___ DATA FOR THIS TASK

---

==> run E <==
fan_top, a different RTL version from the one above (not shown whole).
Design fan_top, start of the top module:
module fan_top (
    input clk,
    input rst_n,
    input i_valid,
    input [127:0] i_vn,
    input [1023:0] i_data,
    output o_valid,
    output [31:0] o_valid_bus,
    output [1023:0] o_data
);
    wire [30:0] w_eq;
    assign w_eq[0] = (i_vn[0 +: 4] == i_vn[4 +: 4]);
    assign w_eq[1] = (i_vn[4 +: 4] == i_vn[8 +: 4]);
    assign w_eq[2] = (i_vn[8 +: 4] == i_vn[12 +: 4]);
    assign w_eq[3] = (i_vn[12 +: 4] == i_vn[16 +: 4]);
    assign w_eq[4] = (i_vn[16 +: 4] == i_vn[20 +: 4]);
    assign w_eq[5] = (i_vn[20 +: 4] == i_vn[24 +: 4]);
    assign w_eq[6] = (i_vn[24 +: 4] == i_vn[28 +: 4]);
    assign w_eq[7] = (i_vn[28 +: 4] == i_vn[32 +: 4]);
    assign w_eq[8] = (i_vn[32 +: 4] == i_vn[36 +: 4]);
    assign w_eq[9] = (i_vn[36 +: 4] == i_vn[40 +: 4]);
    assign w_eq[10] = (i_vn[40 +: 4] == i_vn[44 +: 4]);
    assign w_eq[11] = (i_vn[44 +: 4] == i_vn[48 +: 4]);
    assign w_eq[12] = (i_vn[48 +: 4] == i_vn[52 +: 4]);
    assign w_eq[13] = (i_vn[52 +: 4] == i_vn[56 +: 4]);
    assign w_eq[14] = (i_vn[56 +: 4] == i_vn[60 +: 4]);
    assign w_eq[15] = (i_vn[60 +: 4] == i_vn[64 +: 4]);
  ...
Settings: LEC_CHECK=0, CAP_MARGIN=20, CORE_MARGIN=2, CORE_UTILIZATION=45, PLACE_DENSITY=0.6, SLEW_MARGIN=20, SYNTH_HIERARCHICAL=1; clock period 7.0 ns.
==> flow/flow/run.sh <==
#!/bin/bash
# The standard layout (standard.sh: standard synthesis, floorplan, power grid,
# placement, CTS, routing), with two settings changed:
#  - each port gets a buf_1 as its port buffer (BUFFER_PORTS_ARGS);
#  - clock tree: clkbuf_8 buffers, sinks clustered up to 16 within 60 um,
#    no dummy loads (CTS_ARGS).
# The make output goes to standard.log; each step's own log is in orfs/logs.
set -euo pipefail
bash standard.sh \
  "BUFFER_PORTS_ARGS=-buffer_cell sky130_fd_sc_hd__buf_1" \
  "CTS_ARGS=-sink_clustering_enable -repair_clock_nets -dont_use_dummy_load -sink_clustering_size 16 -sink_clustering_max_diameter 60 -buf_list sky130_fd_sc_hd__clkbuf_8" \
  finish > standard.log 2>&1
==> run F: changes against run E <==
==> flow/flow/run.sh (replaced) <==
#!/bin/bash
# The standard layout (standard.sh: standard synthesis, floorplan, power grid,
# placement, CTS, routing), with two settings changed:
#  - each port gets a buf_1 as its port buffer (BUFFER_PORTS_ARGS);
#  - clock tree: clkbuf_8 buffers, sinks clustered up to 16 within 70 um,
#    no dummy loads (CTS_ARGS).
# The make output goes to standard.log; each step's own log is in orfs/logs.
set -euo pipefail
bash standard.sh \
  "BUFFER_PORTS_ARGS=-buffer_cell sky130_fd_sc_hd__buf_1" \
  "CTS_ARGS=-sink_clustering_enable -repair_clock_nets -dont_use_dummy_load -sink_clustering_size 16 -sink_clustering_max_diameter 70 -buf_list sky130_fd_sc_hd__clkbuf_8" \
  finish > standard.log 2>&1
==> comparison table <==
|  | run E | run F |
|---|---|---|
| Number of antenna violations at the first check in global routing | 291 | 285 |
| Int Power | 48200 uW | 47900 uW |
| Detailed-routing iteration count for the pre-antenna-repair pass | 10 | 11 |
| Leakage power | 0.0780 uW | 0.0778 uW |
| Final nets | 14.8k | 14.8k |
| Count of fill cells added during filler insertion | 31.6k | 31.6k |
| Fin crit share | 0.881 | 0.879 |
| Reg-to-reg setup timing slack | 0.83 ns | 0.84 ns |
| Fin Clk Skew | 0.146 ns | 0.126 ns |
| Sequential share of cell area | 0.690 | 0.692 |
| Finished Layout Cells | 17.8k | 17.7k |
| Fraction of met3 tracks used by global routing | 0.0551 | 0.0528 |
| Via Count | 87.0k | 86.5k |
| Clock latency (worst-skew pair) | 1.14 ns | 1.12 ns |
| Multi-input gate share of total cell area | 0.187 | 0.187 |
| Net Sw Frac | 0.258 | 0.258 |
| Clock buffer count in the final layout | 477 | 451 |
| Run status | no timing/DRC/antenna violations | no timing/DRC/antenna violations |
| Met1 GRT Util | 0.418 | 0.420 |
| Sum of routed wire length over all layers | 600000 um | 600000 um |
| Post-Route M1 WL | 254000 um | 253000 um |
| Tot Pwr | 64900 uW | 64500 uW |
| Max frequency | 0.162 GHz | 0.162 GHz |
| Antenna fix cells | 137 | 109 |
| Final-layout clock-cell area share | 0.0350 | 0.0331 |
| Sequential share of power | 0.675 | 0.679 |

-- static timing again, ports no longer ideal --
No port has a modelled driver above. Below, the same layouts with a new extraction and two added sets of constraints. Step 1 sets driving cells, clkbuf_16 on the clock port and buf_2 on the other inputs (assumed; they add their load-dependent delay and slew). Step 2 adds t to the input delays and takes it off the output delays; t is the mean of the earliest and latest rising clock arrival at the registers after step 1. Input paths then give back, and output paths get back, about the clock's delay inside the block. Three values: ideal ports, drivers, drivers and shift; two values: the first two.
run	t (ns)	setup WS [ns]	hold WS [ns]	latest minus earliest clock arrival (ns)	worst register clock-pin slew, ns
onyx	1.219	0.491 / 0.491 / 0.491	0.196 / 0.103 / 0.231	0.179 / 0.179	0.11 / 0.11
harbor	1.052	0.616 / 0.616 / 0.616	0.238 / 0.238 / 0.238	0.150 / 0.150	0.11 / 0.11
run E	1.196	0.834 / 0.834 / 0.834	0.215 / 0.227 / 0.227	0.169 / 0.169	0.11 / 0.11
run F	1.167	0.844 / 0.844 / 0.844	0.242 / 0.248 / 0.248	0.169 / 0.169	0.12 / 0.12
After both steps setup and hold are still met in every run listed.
From an optimization exercise on the open Yosys and OpenROAD flow, aimed at small area and a short achievable clock period; shortcuts taken in it are not production practice. Only the layout flow was run in this run; the RTL was not checked for function there. No activity file was given, so power comes from the tool's default toggle rates.

### design/flow/design.v
`timescale 1ns / 1ps
module half_adder_beh(
    input x, y,
    output reg s, c
    );
    always @(x, y)
    begin
        s = x ^ y;
        if (x & y)
        begin
            c = 1'b1;
        end 
        else
        begin
            c = 1'b0;
        end
    end
endmodule
`timescale 1ns / 1ps
module fa_structural(
    input x, y, cin,
    output s, cout
    );
    wire s1, a0, a1;
    xor X0 (s1, x, y);
    xor X1 (s , s1, cin);
    and A0 (a0, s1, cin);
    and A1 (a1, x, y);
    or O0 (cout, a0, a1);
endmodule
What follows belongs to an exercise in optimizing a design on an open flow for small area, a short achievable clock period and few clock cycles; a production flow would make more cautious choices.
RTL that was checked went through simulation tests only; none was proved equivalent to the original.
Power figures rest on the tool's default switching activity, not on a simulated workload.

==> cedar <==
// JAM
module JAM (
    input CLK,
    input RST,
    output [3:0] MatchCount,
    output [9:0] MinCost,
    output       Valid,
    output [2:0] W,
    output [2:0] J,
    input  [6:0] Cost
);
localparam ST_SCAN = 2'd0;
localparam ST_Z    = 2'd1;
localparam ST_FIN  = 2'd2;
localparam ST_DONE = 2'd3;
integer k;
reg [1:0] st;
reg [6:0] cnt;
reg [2:0] rc;           
reg [2:0] jr;           
reg [2:0] wr;           
reg [2:0] r;            
reg       first;        
reg       pend;         
reg       pe;           
reg [6:0] dsum;         
reg [6:0] delta;        
reg [8:0] kofs;         
reg [9:0] xh;           
reg [6:0] cost_r;
reg [7:0] dmin;
reg [2:0] j1p, j0p, p1;    
reg [2:0] wp;           
reg [2:0] wro, wpo;     
reg       m1;
reg       aact;
reg [2:0] ar;            
reg [2:0] ac;
reg [9:0] mincost;
reg       valid;
reg [6:0] xz;           
reg [2:0] lp;           
reg [6:0] dmore;        
reg [2:0] lvl;
reg [3:0] ds;
reg [7:0] dused;
reg [20:0] dch;
reg [3:0] dcnt;
reg [55:0] cNV;    
reg [63:0] cM;     
reg [23:0] cW;     
reg [7:0]  cU;     
reg [7:0]  cPd;    
reg [23:0] cP;     
reg [7:0]  cMt;    
reg [55:0] rU;     
reg [7:0]  rV;     
reg [7:0]  rPd;    
assign MatchCount = dcnt;
assign MinCost    = mincost;
assign Valid      = valid;
assign W          = wr;
  ...
Settings: LEC_CHECK=0, CAP_MARGIN=20, CORE_MARGIN=2, CORE_UTILIZATION=40, SETUP_SLACK_MARGIN=3.5, SLEW_MARGIN=20; clock period 7.0 ns.
run.sh (not shown) runs the stock make flow with config.mk's settings and CLKGATE_MAP_FILE= SYNTH_SCRIPT=/design/flow/synth_recipe.tcl, a recipe that flattens the netlist after the stock synthesis.
==> willow (differences from cedar) <==
--- a/flow/design.v
+++ b/flow/design.v
@@ -38,25 +38,29 @@
 reg [9:0] mincost;
 reg       valid;
 reg [6:0] xz;           
 reg [2:0] lp;           
 reg [6:0] dmore;        
+reg [7:0] zr;
+reg [2:0] tpos;         
+reg       dst;          
+reg       pendc;        
+reg       ph1;          
 reg [2:0] lvl;
 reg [3:0] ds;
 reg [7:0] dused;
 reg [20:0] dch;
 reg [3:0] dcnt;
 reg [55:0] cNV;    
 reg [63:0] cM;     
 reg [23:0] cW;     
 reg [7:0]  cU;     
-reg [7:0]  cPd;    
 reg [23:0] cP;     
 reg [7:0]  cMt;    
 reg [55:0] rU;     
 reg [7:0]  rV;     
-reg [7:0]  rPd;    
+reg [3:0]  win;    
 assign MatchCount = dcnt;
 assign MinCost    = mincost;
 assign Valid      = valid;
 assign W          = wr;
 assign J          = jr;
@@ -64,14 +68,15 @@
 wire zp   = (st == ST_Z);
 wire hold1 = scan && (cnt == 7'd1) && aact && !adone;
 wire s_proc = scan && (cnt >= 7'd2 && cnt <= 7'd9);
 wire fclr = first && scan && (cnt >= 7'd1 && cnt <= 7'd8);   
 wire z_proc = zp && (cnt >= 7'd2 && cnt <= 7'd65);
-wire force0 = scan && (r == 3'd0) && !pend;
-wire [6:0] dsel = (cPd[1] && !pend) ? delta : 7'd0;
+wire force0 = ph1 && !pend;
+wire dwin = (win != 4'd0) && !pend;
+wire [6:0] dsel = (dwin && cU[1]) ? delta : 7'd0;
 wire [6:0] nv_e = force0 ? 7'd0 : (cNV[13:7] + dsel);
-wire [6:0] u_e  = force0 ? 7'd0 : (rU[13:7]  + ((rPd[1] && !pend) ? delta : 7'd0));
+wire [6:0] u_e  = force0 ? 7'd0 : (rU[13:7]  + ((dwin && rV[1]) ? delta : 7'd0));
 wire [9:0] xa = force0 ? 10'd0 : {3'b000, cNV[13:7]};
 wire [9:0] xb = force0 ? 10'd0 : {3'b000, dsel};
 wire [9:0] xc = {kofs[8], kofs};
 wire [9:0] xh_e = (xa ^ xb ^ xc) + {((xa[8:0] & xb[8:0]) | (xa[8:0] & xc[8:0]) | (xb[8:0] & xc[8:0])), 1'b0};
 wire [9:0] cand = {3'b000, cost_r} + xh;
@@ -82,23 +87,25 @@
 wire [7:0] din  = dmin;
 function sgn3;
     input [6:0] a;
     input [9:0] b;
     input [7:0] x;
+    input       ci;
     reg [10:0] p, q, y, sm, cy;
     begin
         p = {4'b0000, a};
         q = {b[9], b};
         y = ~{3'b000, x};
         sm = p ^ q ^ y;
-        cy = {((p[9:0] & q[9:0]) | (p[9:0] & y[9:0]) | (q[9:0] & y[9:0])), 1'b1};
+        cy = {((p[9:0] & q[9:0]) | (p[9:0] & y[9:0]) | (q[9:0] & y[9:0])), ci};
         sgn3 = (sm + cy) >> 10;
     end
 endfunction
-wire c1 = sgn3(cost_r, xh, mold);
-wire c2 = sgn3(cost_r, xh, din);
-wire c3 = (mold < din);
+wire c1 = sgn3(cost_r, xh, mold, 1'b1);
+wire tie = !cMt[0] && m1;
+wire c2 = sgn3(cost_r, xh, din, !tie);
+wire c3 = tie ? (mold <= din) : (mold < din);
 wire better = elig && c1;
 wire [7:0] mnew = better ? cand[7:0] : mold;
 wire take = elig && (c2 || c3);
 wire [7:0] dmin_n = take ? mnew : din;
 wire [2:0] p1_n = take ? cP[2:0] : p1;
@@ -155,20 +162,28 @@
     v_w = 1'b0;
     rV_w = 1'b0;
     for (k = 0; k < 8; k = k + 1)
         if (usel == k) begin
             u_w = rU[7*k +: 7];
-            v_w = rPd[k];
             rV_w = rV[k];
         end
 end
-reg [7:0] zrow;
+wire [2:0] lpd = dgo ? (lp + 3'd1) : lp;
+wire [2:0] lpb = tpos;
+wire [2:0] tp_l = lvl - rc - 3'd1;
+wire [2:0] tp_1 = dtl - rc - 3'd1;
+wire [2:0] tp_2 = dtl2 - rc - 3'd1;
+reg [7:0] gd, gb;
 always @(*) begin
-    zrow = 8'd0;
-    for (k = 0; k < 8; k = k + 1)
-        if (lp == k) zrow = cM[8*k +: 8];
+    gd = 8'd0;
+    gb = 8'd0;
+    for (k = 0; k < 8; k = k + 1) begin
+        if (lpd == k) gd = cM[8*k +: 8];
+        if (lpb == k) gb = cM[8*k +: 8];
+    end
 end
+wire [7:0] zrow = zr;
 reg  [7:0] gtm;
 always @(*) begin
     for (k = 0; k < 8; k = k + 1)
         gtm[k] = ds[3] || (k > ds[2:0]);
 end
@@ -177,26 +192,32 @@
 always @(*) begin
     dj = 3'd0;
     for (k = 7; k >= 0; k = k - 1)
         if (dc[k]) dj = k;
 end
-wire dgo = (st == ST_FIN);
+wire dgo = (st == ST_FIN) && dst;
 wire dhave = (dc != 8'd0);
 wire ddesc = dhave && (lvl != 3'd7);
 wire dtwo  = dhave && !one8(dc);
-reg  [6:0] dlt;
-reg  [2:0] dtl;
+reg  [6:0] dlt, dlt2;
+reg  [2:0] dtl, dtl2;
 reg        dany;
 reg  [2:0] dback;
 reg  [7:0] dkeep;
 always @(*) begin
     for (k = 0; k < 7; k = k + 1)
         dlt[k] = dmore[k] && (k < lvl);
     dany = (dlt != 7'd0);
     dtl = 3'd0;
     for (k = 0; k < 7; k = k + 1)
         if (dlt[k]) dtl = k;
+    dlt2 = 7'd0;
+    for (k = 0; k < 7; k = k + 1)
+        dlt2[k] = dmore[k] && (k < dtl);
+    dtl2 = 3'd0;
+    for (k = 0; k < 7; k = k + 1)
+        if (dlt2[k]) dtl2 = k;
     dback = 3'd0;
     dkeep = 8'd0;
     for (k = 0; k < 7; k = k + 1) begin
         if (dtl == k) dback = dch[3*k +: 3];
         if (k < dtl) dkeep = dkeep | (8'd1 << dch[3*k +: 3]);
@@ -220,11 +241,11 @@
 endfunction
 always @(*) begin
     for (k = 0; k < 8; k = k + 1)
         rf[k] = one8(cM[8*k +: 8]);
     for (k = 0; k < 8; k = k + 1)
-        ctk[k] = dgo && ({cM[56+k], cM[48+k], cM[40+k], cM[32+k], cM[24+k], cM[16+k], cM[8+k], cM[k]} & rf) != 8'd0;
+        ctk[k] = (st == ST_FIN) && ({cM[56+k], cM[48+k], cM[40+k], cM[32+k], cM[24+k], cM[16+k], cM[8+k], cM[k]} & rf) != 8'd0;
     for (k = 0; k < 64; k = k + 1)
         pM[k] = cM[k] && (rf[k / 8] || !ctk[k % 8]);
 end
 wire allf = (rf == 8'hFF);
 always @(posedge CLK) begin
@@ -239,17 +260,10 @@
         for (k = 0; k < 8; k = k + 1)
             if (awp == k) cP[3*k +: 3] <= arw;
     end
     rU <= {rU[6:0], rU[55:14], u_e};
     rV <= {rV_h, rV[7:2], (rV[1] & !fclr)};
-    if (pend) begin
-        cPd <= {cU_h, cU[7:1]};
-        rPd <= {rV_h, rV[7:1]};
-    end else begin
-        cPd <= {cPd[0], cPd[7:2], 1'b0};
-        rPd <= {rPd[0], rPd[7:2], 1'b0};
-    end
     if (scan && cnt == 7'd1)
         dmin <= 8'hFF;
     if (s_proc) begin
         dmin <= dmin_n;
         p1 <= p1_n;
@@ -266,11 +280,11 @@
     if (pend)
         delta <= dmin[6:0] - dsum;
     if (aact) begin
         ac <= aenc - 3'd1;
     end else begin
-        ac <= (s_proc && take) ? 3'd7 : (j1p - 3'd1);
+        ac <= j1p - 3'd1;    
         ar <= r;
     end
     xz <= (zn[5:3] == 3'd0) ? nv_e : nv_z;
     wro <= wr;
     wpo <= wp - 3'd1;
@@ -278,10 +292,12 @@
         if (ddesc) begin
             for (k = 0; k < 7; k = k + 1)
                 if (lvl == k) dch[3*k +: 3] <= dj;
         end
     end
+    zr <= (!dgo || ddesc) ? gd : gb;
+    tpos <= (!dgo || ddesc) ? ((dtwo && dgo) ? tp_l : tp_1) : tp_2;
 end
 always @(posedge CLK or posedge RST) begin
     if (RST) begin
         st <= ST_SCAN;
         cnt <= 7'd0;
@@ -290,10 +306,11 @@
         wr <= 3'd0;
         wp <= 3'd0;
         r <= 3'd0;
         first <= 1'b1;
         pend <= 1'b0;
+        win <= 4'd0;
         pe <= 1'b0;
         dsum <= 7'd0;
         kofs <= 9'd0;
         mincost <= 10'd0;
         valid <= 1'b0;
@@ -303,47 +320,56 @@
         lvl <= 3'd0;
         lp <= 3'd0;
         ds <= 4'hF;
         dused <= 8'd0;
         dcnt <= 4'd0;
+        dst <= 1'b0;
+        pendc <= 1'b0;
+        ph1 <= 1'b1;
     end else begin
         rc <= rc + 3'd1;
         wp <= wp - 3'd1;
         jr <= jr + 3'd1;
         lp <= lp - 3'd1;
         pend <= 1'b0;
         cMt <= {cMt[0], cMt[7:1]};
+        win <= pend ? 4'd8 : (dwin ? win - 4'd1 : 4'd0);
         if (aact) begin
             for (k = 0; k < 8; k = k + 1)
                 if (awp == k) cMt[k] <= 1'b1;
             if (adone)
                 aact <= 1'b0;
         end
+        pendc <= pend && pcommit;
+        if (pend)
+            ph1 <= 1'b0;
         if (pend) begin
             if (pe) begin
-                if (pcommit) begin
-                    if (r == 3'd7) begin
-                        st <= ST_Z;
-                        cnt <= 7'd1;
-                        wr <= rc + 3'd3;
-                    end else begin
-                        aact <= 1'b1;
-                    end
-                    r <= r1;
-                    mincost <= mincost + dmin[6:0];
-                end
-                if (pcommit)
-                    dsum <= 7'd0;
+                if (pcommit && r != 3'd7)
+                    aact <= 1'b1;
+                if (r == 3'd7)
+                    wr <= rc + 3'd3;
                 kofs <= 9'd0;
                 first <= 1'b1;
             end else begin
-                if (pcommit)
-                    dsum <= dmin[6:0];
                 kofs <= {2'b00, dmin[6:0]} - {2'b00, u_w};
                 first <= 1'b0;
             end
         end
+        if (pendc) begin
+            if (pe) begin
+                if (r == 3'd7) begin
+                    st <= ST_Z;
+                    wr <= rc + 3'd3;
+                end
+                r <= r1;
+                mincost <= mincost + dmin[6:0];
+                dsum <= 7'd0;
+            end else begin
+                dsum <= dmin[6:0];
+            end
+        end
         case (st)
             ST_SCAN: begin
                 if (cnt == 7'd8 || (cnt == 7'd9 && take)) begin
                     pend <= 1'b1;
                     pe <= !m1_n;
@@ -364,16 +390,18 @@
                     st <= ST_FIN;
                 cnt <= cnt + 7'd1;
             end
             default: ;
         endcase
-        if (dgo) begin
-            if (allf) begin
-                dcnt <= 4'd1;
-                valid <= 1'b1;
-                st <= ST_DONE;
-            end else if (ddesc) begin
+        if (st == ST_FIN)
+            dst <= 1'b1;
+        if (st == ST_FIN && allf) begin
+            dcnt <= 4'd1;
+            valid <= 1'b1;
+            st <= ST_DONE;
+        end else if (dgo) begin
+            if (ddesc) begin
                 dused <= dused | (8'd1 << dj);
                 lvl <= lvl + 3'd1;
                 lp <= lp;
                 ds <= 4'hF;
                 for (k = 0; k < 7; k = k + 1)
--- a/flow/config.mk
+++ b/flow/config.mk
@@ -6,7 +6,9 @@
 export NUM_CORES = 4
 export LEC_CHECK = 0
 export CAP_MARGIN = 20
 export CORE_MARGIN = 2
 export CORE_UTILIZATION = 40
-export SETUP_SLACK_MARGIN = 3.5
+export CTS_CLUSTER_DIAMETER = 80
+export CTS_CLUSTER_SIZE = 20
+export SETUP_SLACK_MARGIN = 4.0
 export SLEW_MARGIN = 20
==> qor summary <==
|  | cedar | willow |
|---|---|---|
| Worst Hold Launch | cNV[23]$_DFF_P_ | cU[4]$_DFF_P_ |
| Worst supply voltage drop on vdd | 0.000288 V | 0.000285 V |
| Post-route design area | 0.0247 mm² | 0.0256 mm² |
| Pin count of the biggest net entering global routing | 79 | 62 |
| Transition time at the pin with the least slew margin | 0.983 ns | 1.05 ns |
| Sequential Power Share | 36.1% | 37.7% |
| Xor and xnor fraction of the mapped netlist area | 4.17% | 4.86% |
| Overall die width | 237 µm | 239 µm |
| Clock network power | 2.53 mW | 1.77 mW |
| Clock buffer and inverter area fraction after layout | 6.49% | 3.68% |
| Worst-path maximum fanout | 37 | 7 |
| Post-place setup slack | 2.76 ns | 3.31 ns |
| Post-CTS Setup Repair Bufs | 9 | 59 |
| Outcome | finished clean | finished clean |
| Number of flip-flops and latches | 429 | 431 |
| Routed via count | 16909 | 17475 |
| Relative slew slack | 34.3% | 29.7% |
| Worst reg2reg path startpoint | lp[0]$_DFFE_PP0P_ | dmin[4]$_SDFFCE_PN1P_ |
| Latest clock arrival within the worst-skew pair | 0.61 ns | 0.60 ns |
| GRT met2 Usage | 33.7% | 34.8% |
| Final HPWL DP | 42.9 mm | 43.4 mm |
| Non-clock buffer share of cell area | 2.87% | 5.22% |
| Portion of netlist area occupied by mux cells | 3.84% | 5.40% |
| Net count, final | 2432 | 2559 |
| Number of DRC markers after the initial detailed-route iteration | 1491 | 1542 |
| Number of buffers created by CTS | 48 | 29 |
Testbench counts of willow, summed over its fixed seeds: cycles 4,191.
Only the layout flow was run in cedar; the RTL was not checked for function there.

re-timing with driven ports:
The flow's constraints put no driver on any port. The routed layouts listed below were extracted and timed again, unchanged, in two steps. Step 1 sets driving cells, clkbuf_16 on the clock port and buf_2 on the other inputs (assumed; they add their load-dependent delay and slew). Step 2 also shifts input and output timing later by t, the mid clock arrival at the registers, as if the neighbouring blocks saw the same clock. Slacks: ideal / step 1 / step 2; pairs: ideal / step 1.
run	t, ns	setup WS [ns]	latest minus earliest clock arrival (ns)
cedar	0.659	3.588 / 3.588 / 3.588	0.027 / 0.027
willow	0.645	3.952 / 3.952 / 3.924	0.034 / 0.033
After both steps every run listed still meets setup and hold. The setup slack of willow, which loses most, moves by 0.000 ns with the drivers and by -0.028 ns with both steps. The worst setup slack also covers recovery checks on asynchronous resets.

______

» ABOUT THIS EXERCISE:
After locating the line with "ns | 1.12 ns |" above, return that line and every later line through the one with "-- static timing", word for word and with nothing else.

» RESULT OF THE EXERCISE:
| Clock latency (worst-skew pair) | 1.14 ns | 1.12 ns |
| Multi-input gate share of total cell area | 0.187 | 0.187 |
| Net Sw Frac | 0.258 | 0.258 |
| Clock buffer count in the final layout | 477 | 451 |
| Run status | no timing/DRC/antenna violations | no timing/DRC/antenna violations |
| Met1 GRT Util | 0.418 | 0.420 |
| Sum of routed wire length over all layers | 600000 um | 600000 um |
| Post-Route M1 WL | 254000 um | 253000 um |
| Tot Pwr | 64900 uW | 64500 uW |
| Max frequency | 0.162 GHz | 0.162 GHz |
| Antenna fix cells | 137 | 109 |
| Final-layout clock-cell area share | 0.0350 | 0.0331 |
| Sequential share of power | 0.675 | 0.679 |

-- static timing again, ports no longer ideal --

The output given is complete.